Христианские тенденции точно так же благотворны и ничего столь не желательно, как их постоянство, — пишет Ницше на пороге безумия. — Они нужны всем страдающим, слабым, они необходимы для здоровой жизни человеческого общества, дабы страдания и неизбежная слабость воспринимались покорно, без возмущения, если возможно, даже с любовью.
Ф. Ницше — П. Гасту:
Что бы мне не приходилось говорить о христианстве, я не могу забыть, что я обязан ему лучшими опытами моей духовной жизни.
С одной стороны, все более громкие и вызывающие декларации собственного атеизма, с другой — надрывающее душу опустошение, испытанное от открытия «смерти Бога». Я не исключаю, что страдание Ницше, вызванное этим открытием, было гораздо глубже радости богоискателей, обретших наконец своего бога.

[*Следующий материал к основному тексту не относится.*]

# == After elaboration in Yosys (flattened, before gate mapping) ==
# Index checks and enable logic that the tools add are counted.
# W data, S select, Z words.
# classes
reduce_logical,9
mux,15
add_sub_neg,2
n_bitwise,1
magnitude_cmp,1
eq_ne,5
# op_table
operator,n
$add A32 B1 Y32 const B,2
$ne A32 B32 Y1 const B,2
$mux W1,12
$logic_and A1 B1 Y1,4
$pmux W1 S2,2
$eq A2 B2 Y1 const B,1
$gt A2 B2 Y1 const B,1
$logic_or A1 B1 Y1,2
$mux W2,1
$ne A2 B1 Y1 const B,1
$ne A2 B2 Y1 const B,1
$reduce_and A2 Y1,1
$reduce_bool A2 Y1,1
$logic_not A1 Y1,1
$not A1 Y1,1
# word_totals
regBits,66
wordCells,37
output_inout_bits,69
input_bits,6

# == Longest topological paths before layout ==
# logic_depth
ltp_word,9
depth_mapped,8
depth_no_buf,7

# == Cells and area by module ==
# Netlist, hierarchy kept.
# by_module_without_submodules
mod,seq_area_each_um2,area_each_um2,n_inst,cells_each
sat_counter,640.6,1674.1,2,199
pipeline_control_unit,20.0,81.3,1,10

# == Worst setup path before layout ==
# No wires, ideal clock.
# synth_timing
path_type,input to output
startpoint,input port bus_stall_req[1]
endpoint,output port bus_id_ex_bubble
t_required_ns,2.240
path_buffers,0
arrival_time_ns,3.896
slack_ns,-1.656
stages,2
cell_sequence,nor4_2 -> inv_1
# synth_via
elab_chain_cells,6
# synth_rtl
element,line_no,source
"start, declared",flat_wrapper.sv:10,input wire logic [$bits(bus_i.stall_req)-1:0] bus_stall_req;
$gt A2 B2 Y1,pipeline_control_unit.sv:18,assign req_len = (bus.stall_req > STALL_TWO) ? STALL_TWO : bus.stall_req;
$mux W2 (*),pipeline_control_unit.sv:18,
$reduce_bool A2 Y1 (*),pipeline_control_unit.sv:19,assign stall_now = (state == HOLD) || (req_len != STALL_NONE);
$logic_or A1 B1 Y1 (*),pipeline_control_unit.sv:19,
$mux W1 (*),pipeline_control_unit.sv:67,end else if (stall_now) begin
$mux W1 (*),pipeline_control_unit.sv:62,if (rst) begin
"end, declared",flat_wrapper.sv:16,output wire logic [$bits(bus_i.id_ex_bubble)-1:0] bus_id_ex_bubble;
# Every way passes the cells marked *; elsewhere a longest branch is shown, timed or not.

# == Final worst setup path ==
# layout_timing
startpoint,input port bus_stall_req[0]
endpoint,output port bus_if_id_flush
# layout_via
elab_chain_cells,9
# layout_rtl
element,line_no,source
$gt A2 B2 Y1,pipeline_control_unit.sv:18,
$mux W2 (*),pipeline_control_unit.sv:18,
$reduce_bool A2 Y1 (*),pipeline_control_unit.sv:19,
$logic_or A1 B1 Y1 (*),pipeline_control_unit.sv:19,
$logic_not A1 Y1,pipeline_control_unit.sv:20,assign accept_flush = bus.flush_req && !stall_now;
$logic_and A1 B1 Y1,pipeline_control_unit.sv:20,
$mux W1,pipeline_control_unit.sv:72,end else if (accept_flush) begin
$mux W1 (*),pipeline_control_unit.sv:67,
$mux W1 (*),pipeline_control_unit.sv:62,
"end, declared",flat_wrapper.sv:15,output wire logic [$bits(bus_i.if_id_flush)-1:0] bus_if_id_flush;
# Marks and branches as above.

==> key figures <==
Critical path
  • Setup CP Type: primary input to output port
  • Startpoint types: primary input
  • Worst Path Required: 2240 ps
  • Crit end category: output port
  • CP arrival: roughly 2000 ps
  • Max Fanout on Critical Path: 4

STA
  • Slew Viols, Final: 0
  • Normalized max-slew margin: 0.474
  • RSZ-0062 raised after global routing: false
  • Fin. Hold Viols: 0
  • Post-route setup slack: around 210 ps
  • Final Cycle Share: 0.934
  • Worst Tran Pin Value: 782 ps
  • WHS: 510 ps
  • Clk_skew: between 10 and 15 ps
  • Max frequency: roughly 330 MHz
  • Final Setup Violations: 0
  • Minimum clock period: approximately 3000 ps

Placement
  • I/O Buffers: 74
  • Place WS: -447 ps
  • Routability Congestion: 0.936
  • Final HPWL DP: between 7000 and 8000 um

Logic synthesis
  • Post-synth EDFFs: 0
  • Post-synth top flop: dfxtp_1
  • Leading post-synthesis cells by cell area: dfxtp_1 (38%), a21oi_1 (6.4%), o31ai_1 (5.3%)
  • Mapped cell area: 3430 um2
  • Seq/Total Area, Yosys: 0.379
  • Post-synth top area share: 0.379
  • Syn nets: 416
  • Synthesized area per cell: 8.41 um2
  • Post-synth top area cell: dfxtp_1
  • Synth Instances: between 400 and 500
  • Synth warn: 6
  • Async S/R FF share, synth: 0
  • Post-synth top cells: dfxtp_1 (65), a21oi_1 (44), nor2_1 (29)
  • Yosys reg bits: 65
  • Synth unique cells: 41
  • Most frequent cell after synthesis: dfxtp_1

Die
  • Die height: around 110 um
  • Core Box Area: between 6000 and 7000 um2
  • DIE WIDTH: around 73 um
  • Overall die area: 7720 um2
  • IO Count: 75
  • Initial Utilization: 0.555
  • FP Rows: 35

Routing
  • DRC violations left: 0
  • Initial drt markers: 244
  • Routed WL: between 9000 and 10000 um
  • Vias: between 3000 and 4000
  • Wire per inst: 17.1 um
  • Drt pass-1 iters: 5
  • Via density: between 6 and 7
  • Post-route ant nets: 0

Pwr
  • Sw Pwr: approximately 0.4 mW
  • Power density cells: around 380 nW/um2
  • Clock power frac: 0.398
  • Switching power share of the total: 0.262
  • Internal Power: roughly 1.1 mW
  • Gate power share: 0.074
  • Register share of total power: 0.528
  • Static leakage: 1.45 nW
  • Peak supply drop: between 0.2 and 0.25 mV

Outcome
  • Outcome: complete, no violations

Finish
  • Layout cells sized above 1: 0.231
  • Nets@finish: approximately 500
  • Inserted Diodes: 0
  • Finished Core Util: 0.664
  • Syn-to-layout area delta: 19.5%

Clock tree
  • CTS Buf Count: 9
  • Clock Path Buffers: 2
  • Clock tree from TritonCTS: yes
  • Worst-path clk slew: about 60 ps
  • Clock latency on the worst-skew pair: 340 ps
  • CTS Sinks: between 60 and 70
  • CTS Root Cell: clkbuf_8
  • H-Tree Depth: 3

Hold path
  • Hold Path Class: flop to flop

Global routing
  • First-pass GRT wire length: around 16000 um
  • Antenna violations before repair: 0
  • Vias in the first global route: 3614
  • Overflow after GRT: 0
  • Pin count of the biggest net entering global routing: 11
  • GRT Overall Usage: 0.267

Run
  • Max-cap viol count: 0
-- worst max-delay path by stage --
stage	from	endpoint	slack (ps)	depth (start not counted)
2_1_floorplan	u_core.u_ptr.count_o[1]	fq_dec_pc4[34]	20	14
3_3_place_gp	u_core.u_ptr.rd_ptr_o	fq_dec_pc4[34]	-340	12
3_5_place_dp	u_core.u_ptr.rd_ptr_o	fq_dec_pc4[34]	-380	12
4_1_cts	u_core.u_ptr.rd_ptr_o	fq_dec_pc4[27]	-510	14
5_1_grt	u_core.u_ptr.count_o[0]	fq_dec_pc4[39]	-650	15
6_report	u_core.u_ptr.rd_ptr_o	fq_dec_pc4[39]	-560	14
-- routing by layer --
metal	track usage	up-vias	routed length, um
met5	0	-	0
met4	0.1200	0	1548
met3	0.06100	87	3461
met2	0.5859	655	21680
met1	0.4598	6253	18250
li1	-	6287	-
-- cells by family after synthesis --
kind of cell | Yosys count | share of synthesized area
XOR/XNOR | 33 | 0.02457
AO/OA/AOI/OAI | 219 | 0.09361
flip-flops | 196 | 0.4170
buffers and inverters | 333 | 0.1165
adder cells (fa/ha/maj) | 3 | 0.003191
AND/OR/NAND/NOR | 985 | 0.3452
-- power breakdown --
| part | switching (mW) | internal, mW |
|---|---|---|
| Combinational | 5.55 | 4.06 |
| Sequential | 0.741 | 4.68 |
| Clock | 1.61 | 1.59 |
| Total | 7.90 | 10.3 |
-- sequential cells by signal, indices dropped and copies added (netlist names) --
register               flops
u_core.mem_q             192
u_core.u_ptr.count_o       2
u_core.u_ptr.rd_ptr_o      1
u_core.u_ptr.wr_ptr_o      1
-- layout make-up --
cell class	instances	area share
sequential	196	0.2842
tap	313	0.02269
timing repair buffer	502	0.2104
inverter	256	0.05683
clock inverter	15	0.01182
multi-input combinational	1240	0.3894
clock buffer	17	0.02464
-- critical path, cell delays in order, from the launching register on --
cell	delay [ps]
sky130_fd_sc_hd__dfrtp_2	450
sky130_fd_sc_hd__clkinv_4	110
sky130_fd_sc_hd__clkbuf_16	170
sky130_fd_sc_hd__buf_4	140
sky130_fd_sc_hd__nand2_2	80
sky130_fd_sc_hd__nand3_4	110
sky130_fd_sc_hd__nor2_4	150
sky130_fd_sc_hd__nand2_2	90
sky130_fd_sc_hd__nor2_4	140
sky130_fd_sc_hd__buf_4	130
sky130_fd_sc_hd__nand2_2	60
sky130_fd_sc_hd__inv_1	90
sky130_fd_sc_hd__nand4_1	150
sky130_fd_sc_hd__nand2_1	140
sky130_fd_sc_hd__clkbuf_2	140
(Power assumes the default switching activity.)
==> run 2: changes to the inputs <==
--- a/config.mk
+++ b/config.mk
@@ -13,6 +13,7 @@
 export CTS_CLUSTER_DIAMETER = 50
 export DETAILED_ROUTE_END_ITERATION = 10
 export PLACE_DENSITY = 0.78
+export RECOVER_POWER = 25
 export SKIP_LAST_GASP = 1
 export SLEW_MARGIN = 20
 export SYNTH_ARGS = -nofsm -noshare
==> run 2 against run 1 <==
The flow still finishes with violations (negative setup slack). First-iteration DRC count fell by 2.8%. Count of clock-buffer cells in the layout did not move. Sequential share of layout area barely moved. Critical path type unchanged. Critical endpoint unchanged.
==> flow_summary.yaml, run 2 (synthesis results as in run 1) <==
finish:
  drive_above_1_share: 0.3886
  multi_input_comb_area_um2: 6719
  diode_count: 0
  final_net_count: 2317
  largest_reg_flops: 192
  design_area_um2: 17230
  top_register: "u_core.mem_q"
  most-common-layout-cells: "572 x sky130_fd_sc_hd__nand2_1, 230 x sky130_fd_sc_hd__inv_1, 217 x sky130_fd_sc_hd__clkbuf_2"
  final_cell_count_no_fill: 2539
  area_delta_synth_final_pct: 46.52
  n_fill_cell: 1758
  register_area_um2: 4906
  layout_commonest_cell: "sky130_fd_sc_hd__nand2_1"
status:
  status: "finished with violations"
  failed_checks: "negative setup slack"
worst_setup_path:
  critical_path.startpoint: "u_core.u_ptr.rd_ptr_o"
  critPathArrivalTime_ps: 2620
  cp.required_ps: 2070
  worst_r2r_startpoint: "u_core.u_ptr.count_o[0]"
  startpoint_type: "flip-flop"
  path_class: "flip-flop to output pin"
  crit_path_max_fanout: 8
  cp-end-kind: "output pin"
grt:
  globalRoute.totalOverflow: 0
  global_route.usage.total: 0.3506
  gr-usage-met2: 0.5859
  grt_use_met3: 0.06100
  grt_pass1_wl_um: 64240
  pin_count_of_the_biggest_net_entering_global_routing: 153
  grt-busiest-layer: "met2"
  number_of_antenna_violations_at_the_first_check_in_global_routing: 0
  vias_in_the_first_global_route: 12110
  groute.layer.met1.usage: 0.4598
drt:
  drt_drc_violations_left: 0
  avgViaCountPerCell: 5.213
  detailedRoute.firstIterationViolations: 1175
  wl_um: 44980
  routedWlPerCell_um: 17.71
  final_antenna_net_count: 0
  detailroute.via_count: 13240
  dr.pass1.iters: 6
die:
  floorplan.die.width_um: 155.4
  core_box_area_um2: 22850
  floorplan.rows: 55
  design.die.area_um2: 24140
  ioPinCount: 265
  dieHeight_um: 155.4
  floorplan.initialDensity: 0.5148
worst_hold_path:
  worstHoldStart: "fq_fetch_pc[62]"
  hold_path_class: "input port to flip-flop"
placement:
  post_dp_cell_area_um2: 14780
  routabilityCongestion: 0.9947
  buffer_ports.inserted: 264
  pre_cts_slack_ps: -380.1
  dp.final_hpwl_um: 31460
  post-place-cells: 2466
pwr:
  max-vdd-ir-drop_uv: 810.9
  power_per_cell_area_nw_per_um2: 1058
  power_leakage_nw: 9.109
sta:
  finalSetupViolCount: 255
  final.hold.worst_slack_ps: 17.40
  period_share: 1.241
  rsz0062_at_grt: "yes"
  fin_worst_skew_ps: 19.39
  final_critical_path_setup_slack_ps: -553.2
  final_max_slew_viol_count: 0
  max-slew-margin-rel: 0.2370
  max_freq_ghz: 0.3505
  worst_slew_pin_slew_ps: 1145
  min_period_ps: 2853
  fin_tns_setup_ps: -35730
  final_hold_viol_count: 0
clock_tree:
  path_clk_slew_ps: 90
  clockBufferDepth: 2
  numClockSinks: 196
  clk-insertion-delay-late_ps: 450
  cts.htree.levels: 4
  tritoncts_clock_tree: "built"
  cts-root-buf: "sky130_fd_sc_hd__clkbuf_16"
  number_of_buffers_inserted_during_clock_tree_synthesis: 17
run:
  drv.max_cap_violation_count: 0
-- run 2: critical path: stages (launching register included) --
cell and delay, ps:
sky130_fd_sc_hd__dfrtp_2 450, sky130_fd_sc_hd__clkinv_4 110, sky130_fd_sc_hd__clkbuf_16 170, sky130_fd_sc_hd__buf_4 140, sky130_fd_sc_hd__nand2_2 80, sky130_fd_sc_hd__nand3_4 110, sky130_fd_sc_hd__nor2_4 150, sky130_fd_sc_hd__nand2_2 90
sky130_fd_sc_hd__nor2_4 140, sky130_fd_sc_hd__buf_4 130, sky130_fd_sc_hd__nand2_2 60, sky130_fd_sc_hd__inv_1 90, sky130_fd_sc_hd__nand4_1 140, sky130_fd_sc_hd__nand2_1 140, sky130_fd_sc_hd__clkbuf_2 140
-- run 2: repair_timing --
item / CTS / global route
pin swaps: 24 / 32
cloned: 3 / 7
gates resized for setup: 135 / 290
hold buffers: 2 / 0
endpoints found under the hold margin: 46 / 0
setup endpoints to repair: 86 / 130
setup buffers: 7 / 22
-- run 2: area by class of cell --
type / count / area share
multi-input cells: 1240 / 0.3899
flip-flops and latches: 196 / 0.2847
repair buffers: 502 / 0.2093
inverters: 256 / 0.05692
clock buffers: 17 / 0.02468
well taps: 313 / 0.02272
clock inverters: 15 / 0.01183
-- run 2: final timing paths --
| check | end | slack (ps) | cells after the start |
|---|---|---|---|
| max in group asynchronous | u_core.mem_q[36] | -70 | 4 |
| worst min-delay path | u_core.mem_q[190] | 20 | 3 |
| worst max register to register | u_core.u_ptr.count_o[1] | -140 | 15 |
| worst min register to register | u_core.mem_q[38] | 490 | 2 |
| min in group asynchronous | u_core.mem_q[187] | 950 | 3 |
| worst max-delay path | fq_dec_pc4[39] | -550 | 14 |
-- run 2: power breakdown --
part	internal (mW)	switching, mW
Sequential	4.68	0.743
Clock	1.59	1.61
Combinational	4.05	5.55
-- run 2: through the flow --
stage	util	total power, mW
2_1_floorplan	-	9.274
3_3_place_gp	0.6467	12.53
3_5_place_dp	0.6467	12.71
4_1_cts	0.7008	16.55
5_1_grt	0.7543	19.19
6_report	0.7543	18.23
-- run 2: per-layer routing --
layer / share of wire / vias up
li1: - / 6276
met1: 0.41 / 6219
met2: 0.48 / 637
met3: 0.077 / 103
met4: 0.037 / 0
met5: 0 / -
[config.mk]
export PLATFORM = sky130hd
export DESIGN_NAME = ahb_dma_burst_reader
export DESIGN_NICKNAME = d
export VERILOG_FILES = /design/src/rtl/ahb_dma_burst_reader.sv
export SDC_FILE = /design/constraint.sdc
export NUM_CORES = 1
export LEC_CHECK = 0
export ABC_AREA = 0
export BUFFER_PORTS_ARGS = -buffer_cell sky130_fd_sc_hd__buf_2
export CAP_MARGIN = 20
export CORE_MARGIN = 8
export CORE_UTILIZATION = 48
export DETAILED_ROUTE_END_ITERATION = 10
export GPL_TIMING_DRIVEN = 0
export PLACE_DENSITY_LB_ADDON = 0.05
export REMOVE_ABC_BUFFERS = 1
export SLEW_MARGIN = 20
export SYNTH_ARGS = -nofsm -noshare
export SYNTH_HDL_FRONTEND = slang
export SYNTH_SLANG_ARGS = --single-unit
[constraint.sdc]
create_clock -name HCLK -period 2.95 [get_ports HCLK]
set_input_delay 0.59 -clock HCLK [delete_from_list [all_inputs] [get_ports HCLK]]
set_output_delay 0.59 -clock HCLK [all_outputs]
set_load 0.1 [all_outputs]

«Атеизм» Ницше лишен ханжества иных богомилов и доброхотов: если хотите, пред нами настоящий мученик, глубоко выстрадавший предательство последователей Христа, извративших и утопивших в океане лицемерия и лжи Его идеи.
Ницше решительно, безусловно, язвительно, изобретательно отвергал христианство, говорил ему безусловное «нет» и в то же время в его текстах мы обнаруживаем совершенно удивительные для атеиста высказывания, свидетельствующие о далеко не простом и не однозначном отношении сына протестантского пастора к «вере отцов».